*** Entries provided Section Begins ***
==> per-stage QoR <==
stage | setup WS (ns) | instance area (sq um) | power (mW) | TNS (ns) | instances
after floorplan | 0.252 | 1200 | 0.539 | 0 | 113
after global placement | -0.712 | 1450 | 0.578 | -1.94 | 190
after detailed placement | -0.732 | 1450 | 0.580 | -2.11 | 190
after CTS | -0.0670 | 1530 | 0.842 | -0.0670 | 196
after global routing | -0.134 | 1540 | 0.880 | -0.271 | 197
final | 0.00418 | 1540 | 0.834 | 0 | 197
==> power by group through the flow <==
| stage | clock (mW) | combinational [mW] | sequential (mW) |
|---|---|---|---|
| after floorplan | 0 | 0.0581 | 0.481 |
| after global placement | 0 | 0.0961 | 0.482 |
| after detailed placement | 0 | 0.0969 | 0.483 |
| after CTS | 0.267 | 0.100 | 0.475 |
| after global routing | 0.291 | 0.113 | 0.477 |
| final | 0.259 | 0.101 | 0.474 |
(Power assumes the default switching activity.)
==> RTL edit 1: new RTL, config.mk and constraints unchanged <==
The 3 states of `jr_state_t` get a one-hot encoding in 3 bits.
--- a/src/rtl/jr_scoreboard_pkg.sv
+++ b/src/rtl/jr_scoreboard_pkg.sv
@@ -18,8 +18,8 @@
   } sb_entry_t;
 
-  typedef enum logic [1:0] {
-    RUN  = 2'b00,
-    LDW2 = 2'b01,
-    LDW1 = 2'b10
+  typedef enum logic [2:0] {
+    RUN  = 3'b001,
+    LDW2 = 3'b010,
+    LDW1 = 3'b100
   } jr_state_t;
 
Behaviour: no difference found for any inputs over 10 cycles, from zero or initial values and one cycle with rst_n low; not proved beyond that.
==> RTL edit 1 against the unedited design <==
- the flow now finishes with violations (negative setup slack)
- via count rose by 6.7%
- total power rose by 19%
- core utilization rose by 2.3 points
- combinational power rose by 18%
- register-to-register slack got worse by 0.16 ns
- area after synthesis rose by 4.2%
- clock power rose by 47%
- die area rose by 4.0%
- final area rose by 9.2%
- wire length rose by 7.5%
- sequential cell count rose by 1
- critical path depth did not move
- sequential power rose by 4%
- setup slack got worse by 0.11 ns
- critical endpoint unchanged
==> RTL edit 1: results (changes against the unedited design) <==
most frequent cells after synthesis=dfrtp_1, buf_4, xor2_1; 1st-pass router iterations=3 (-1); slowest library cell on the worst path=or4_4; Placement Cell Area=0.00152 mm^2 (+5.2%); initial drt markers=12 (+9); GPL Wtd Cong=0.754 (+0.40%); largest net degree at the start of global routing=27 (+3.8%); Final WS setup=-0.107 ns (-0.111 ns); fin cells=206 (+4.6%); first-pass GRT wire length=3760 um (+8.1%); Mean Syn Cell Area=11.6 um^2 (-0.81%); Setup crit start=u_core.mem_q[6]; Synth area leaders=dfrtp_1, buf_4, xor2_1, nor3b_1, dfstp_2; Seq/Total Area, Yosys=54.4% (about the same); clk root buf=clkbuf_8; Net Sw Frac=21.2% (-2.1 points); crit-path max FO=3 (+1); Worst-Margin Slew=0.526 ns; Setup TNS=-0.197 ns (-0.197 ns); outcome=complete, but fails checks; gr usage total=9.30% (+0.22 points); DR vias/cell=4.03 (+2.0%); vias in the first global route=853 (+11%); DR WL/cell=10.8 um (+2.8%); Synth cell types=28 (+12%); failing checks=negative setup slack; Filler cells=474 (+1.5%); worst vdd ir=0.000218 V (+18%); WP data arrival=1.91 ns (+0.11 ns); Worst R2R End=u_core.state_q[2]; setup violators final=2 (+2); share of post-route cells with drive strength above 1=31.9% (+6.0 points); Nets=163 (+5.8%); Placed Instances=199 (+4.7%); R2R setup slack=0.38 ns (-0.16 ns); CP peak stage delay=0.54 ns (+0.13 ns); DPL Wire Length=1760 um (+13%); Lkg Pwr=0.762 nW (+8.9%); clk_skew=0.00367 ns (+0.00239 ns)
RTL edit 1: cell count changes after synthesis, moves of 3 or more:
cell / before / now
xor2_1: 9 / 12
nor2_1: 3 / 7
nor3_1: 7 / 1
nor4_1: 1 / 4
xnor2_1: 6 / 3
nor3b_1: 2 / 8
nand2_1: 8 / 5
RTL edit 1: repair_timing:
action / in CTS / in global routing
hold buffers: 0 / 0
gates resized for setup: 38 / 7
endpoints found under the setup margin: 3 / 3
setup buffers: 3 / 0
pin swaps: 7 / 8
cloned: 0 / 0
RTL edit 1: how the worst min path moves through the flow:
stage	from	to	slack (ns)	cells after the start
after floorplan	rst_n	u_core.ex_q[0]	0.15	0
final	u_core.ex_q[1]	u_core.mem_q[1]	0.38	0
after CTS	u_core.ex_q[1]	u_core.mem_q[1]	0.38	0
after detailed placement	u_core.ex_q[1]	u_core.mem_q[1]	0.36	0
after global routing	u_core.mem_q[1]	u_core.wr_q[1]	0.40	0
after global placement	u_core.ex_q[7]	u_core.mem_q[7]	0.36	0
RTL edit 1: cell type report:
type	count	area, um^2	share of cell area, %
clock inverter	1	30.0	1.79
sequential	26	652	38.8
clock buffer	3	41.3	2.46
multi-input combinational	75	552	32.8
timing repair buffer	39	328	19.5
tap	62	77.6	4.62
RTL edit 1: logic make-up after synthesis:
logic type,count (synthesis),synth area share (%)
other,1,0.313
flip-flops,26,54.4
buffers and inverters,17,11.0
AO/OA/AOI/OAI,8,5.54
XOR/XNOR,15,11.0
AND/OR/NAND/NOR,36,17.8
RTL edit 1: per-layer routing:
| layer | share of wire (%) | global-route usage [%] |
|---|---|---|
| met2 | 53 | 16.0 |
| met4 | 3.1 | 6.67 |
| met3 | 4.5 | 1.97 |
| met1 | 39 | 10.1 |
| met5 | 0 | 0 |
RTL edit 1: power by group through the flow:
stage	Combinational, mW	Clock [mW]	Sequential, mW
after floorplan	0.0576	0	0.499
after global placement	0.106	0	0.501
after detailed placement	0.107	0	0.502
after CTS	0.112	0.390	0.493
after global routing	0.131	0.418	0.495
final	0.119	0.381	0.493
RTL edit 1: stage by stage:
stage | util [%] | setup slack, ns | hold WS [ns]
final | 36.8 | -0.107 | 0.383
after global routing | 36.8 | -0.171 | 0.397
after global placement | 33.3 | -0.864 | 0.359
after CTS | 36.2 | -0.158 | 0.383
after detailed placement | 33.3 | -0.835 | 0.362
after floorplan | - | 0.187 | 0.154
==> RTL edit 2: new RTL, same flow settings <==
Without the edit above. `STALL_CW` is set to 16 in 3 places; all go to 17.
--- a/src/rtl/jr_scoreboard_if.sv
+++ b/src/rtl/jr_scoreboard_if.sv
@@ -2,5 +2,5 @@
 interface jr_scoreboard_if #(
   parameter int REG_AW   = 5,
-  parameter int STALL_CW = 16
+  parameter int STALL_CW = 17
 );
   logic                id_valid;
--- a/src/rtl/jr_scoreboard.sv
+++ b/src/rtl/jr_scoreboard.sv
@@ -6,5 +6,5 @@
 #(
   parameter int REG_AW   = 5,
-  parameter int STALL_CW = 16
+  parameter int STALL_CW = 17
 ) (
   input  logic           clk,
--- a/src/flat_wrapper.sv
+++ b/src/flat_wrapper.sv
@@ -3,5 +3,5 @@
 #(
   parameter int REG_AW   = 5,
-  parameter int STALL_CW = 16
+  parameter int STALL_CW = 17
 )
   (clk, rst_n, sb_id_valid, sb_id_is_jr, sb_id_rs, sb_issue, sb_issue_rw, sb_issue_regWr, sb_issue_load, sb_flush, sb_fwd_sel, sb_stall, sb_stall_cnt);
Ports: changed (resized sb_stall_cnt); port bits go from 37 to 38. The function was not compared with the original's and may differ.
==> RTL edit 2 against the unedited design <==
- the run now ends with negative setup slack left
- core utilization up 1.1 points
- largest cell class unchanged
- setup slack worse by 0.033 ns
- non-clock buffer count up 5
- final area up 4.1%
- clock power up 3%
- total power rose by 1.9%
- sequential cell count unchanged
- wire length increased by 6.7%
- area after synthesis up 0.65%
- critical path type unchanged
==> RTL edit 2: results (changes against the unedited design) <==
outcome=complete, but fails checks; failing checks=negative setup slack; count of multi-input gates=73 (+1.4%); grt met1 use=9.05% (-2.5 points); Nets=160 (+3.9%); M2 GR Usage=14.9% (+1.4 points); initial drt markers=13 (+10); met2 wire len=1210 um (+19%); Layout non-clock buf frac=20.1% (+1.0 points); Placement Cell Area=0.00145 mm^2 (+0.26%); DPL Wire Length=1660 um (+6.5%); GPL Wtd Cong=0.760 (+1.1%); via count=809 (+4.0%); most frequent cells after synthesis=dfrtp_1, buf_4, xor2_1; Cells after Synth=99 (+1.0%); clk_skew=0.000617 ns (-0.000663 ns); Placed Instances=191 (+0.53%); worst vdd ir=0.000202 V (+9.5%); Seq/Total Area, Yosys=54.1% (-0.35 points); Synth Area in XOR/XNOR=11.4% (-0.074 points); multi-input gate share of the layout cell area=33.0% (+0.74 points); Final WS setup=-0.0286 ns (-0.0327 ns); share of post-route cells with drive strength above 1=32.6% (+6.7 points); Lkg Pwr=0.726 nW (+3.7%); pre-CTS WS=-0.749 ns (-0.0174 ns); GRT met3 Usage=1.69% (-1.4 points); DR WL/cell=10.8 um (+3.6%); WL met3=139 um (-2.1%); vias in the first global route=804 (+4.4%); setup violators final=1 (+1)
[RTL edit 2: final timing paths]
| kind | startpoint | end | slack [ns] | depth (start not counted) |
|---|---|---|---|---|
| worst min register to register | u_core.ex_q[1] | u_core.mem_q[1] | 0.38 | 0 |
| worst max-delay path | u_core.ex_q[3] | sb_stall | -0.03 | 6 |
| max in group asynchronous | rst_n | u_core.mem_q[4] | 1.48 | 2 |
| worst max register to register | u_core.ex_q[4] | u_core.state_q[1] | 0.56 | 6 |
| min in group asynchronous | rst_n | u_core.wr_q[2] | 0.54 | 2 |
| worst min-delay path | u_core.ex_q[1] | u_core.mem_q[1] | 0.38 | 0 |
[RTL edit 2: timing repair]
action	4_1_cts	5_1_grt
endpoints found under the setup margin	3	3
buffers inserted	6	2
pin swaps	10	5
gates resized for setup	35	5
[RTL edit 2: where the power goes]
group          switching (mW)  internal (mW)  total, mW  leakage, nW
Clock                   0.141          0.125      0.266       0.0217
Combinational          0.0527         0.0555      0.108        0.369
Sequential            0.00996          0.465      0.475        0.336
File: src/rtl/mem_port_arbiter.sv
`default_nettype none
// ============================================================================
// Module   : mem_port_arbiter
// Purpose  : Shares one single-ported memory between the instruction-fetch
//            requester and the data load/store requester. One access per
//            cycle. Data has priority, but fetch is forced through after
//            STARVE_MAX back-to-back data grants. Each one-cycle read response
//            is returned to the requester that issued the read. Out-of-range
//            addresses are granted but never reach memory, and they set a
//            sticky error flag.
// Ports    : clk, reset (async, active-low)
//            imem_*     : fetch request / ready / response
//            dmem_*     : data request / ready / response
//            mem_*      : memory read/write strobes, addresses and data
//            addr_error : sticky out-of-range flag
// Revision : 1.0  initial release
// ============================================================================
module mem_port_arbiter #(
  parameter int MEMSIZE    = 128*1024,
  parameter int STARVE_MAX = 4
) (
  input  logic        clk,
  input  logic        reset,
  input  logic        imem_req,
  input  logic [31:0] imem_addr,
  output logic        imem_ready,
  output logic        imem_valid,
  output logic [31:0] imem_rdata,
  input  logic        dmem_req,
  input  logic        dmem_we,
  input  logic [31:0] dmem_addr,
  input  logic [31:0] dmem_wdata,
  input  logic [3:0]  dmem_wstrb,
  output logic        dmem_ready,
  output logic        dmem_valid,
  output logic [31:0] dmem_rdata,
  output logic        mem_read_ready,
  output logic        mem_write_ready,
  output logic [29:0] mem_read_address,
  output logic [29:0] mem_write_address,
  output logic [31:0] mem_write_data,
  output logic [3:0]  mem_write_byte,
  input  logic [31:0] mem_read_data,
  output logic        addr_error
);

  localparam int         c_AW         = $clog2(MEMSIZE);
  localparam logic [2:0] c_STARVE_MAX = 3'(STARVE_MAX);

  typedef enum logic [1:0] {
    OWN_NONE = 2'd0,
    OWN_IMEM = 2'd1,
    OWN_DMEM = 2'd2
  } owner_t;

  owner_t      r_owner;
  logic        r_resp_zero;   // pending read was out of range: deliver 0
  logic [2:0]  r_starve_cnt;
  logic        r_addr_error;

  logic        w_grant_i;
  logic        w_grant_d;
  logic [31:0] w_req_addr;
  logic        w_in_range;
  logic        w_is_read;
  logic        w_is_write;
  logic        w_unused_addr_bits;

  // Word addressing: the byte-offset bits carry no information here.
  assign w_unused_addr_bits = ^{imem_addr[1:0], dmem_addr[1:0]};

  always_comb begin
    // Holding reset low suppresses grants so every output reads 0 in reset.
    w_grant_i  = reset & imem_req &
                 (~dmem_req | (r_starve_cnt == c_STARVE_MAX));
    w_grant_d  = reset & dmem_req & ~w_grant_i;
    w_req_addr = w_grant_d ? dmem_addr : imem_addr;
    w_in_range = (w_req_addr[31:c_AW] == '0);
    w_is_read  = w_grant_i | (w_grant_d & ~dmem_we);
    w_is_write = w_grant_d & dmem_we;

    mem_read_ready    = 1'b0;
    mem_write_ready   = 1'b0;
    mem_read_address  = '0;
    mem_write_address = '0;
    mem_write_data    = '0;
    mem_write_byte    = '0;
    if (w_in_range && w_is_read) begin
      mem_read_ready   = 1'b1;
      mem_read_address = w_req_addr[31:2];
    end
    if (w_in_range && w_is_write) begin
      mem_write_ready   = 1'b1;
      mem_write_address = w_req_addr[31:2];
      mem_write_data    = dmem_wdata;
      mem_write_byte    = dmem_wstrb;
    end
  end

  always_ff @(posedge clk or negedge reset) begin
    if (!reset) begin
      r_owner      <= OWN_NONE;
      r_resp_zero  <= 1'b0;
      r_starve_cnt <= 3'd0;
      r_addr_error <= 1'b0;
    end else begin
      if (w_grant_i)
        r_owner <= OWN_IMEM;
      else if (w_grant_d && !dmem_we)
        r_owner <= OWN_DMEM;
      else
        r_owner <= OWN_NONE;

      r_resp_zero <= w_is_read & ~w_in_range;

      // Counts data grants that pushed a waiting fetch aside.
      if (imem_req && w_grant_d) begin
        if (r_starve_cnt != c_STARVE_MAX)
          r_starve_cnt <= r_starve_cnt + 3'd1;
      end else begin
        r_starve_cnt <= 3'd0;
      end

      if ((w_grant_i || w_grant_d) && !w_in_range)
        r_addr_error <= 1'b1;
    end
  end

  assign imem_ready = w_grant_i;
  assign dmem_ready = w_grant_d;
  assign imem_valid = (r_owner == OWN_IMEM);
  assign dmem_valid = (r_owner == OWN_DMEM);
  assign imem_rdata = (imem_valid && !r_resp_zero) ? mem_read_data : 32'd0;
  assign dmem_rdata = (dmem_valid && !r_resp_zero) ? mem_read_data : 32'd0;
  assign addr_error = r_addr_error;

endmodule
`default_nettype wire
*** Entries provided Section Ends ***
**Task details:**
The answer should hold only the lines from the start of the records above through the line containing "- wire length rose by 7.5%", each set down exactly.

**Exercise result:**
==> per-stage QoR <==
stage | setup WS (ns) | instance area (sq um) | power (mW) | TNS (ns) | instances
after floorplan | 0.252 | 1200 | 0.539 | 0 | 113
after global placement | -0.712 | 1450 | 0.578 | -1.94 | 190
after detailed placement | -0.732 | 1450 | 0.580 | -2.11 | 190
after CTS | -0.0670 | 1530 | 0.842 | -0.0670 | 196
after global routing | -0.134 | 1540 | 0.880 | -0.271 | 197
final | 0.00418 | 1540 | 0.834 | 0 | 197
==> power by group through the flow <==
| stage | clock (mW) | combinational [mW] | sequential (mW) |
|---|---|---|---|
| after floorplan | 0 | 0.0581 | 0.481 |
| after global placement | 0 | 0.0961 | 0.482 |
| after detailed placement | 0 | 0.0969 | 0.483 |
| after CTS | 0.267 | 0.100 | 0.475 |
| after global routing | 0.291 | 0.113 | 0.477 |
| final | 0.259 | 0.101 | 0.474 |
(Power assumes the default switching activity.)
==> RTL edit 1: new RTL, config.mk and constraints unchanged <==
The 3 states of `jr_state_t` get a one-hot encoding in 3 bits.
--- a/src/rtl/jr_scoreboard_pkg.sv
+++ b/src/rtl/jr_scoreboard_pkg.sv
@@ -18,8 +18,8 @@
   } sb_entry_t;
 
-  typedef enum logic [1:0] {
-    RUN  = 2'b00,
-    LDW2 = 2'b01,
-    LDW1 = 2'b10
+  typedef enum logic [2:0] {
+    RUN  = 3'b001,
+    LDW2 = 3'b010,
+    LDW1 = 3'b100
   } jr_state_t;
 
Behaviour: no difference found for any inputs over 10 cycles, from zero or initial values and one cycle with rst_n low; not proved beyond that.
==> RTL edit 1 against the unedited design <==
- the flow now finishes with violations (negative setup slack)
- via count rose by 6.7%
- total power rose by 19%
- core utilization rose by 2.3 points
- combinational power rose by 18%
- register-to-register slack got worse by 0.16 ns
- area after synthesis rose by 4.2%
- clock power rose by 47%
- die area rose by 4.0%
- final area rose by 9.2%
- wire length rose by 7.5%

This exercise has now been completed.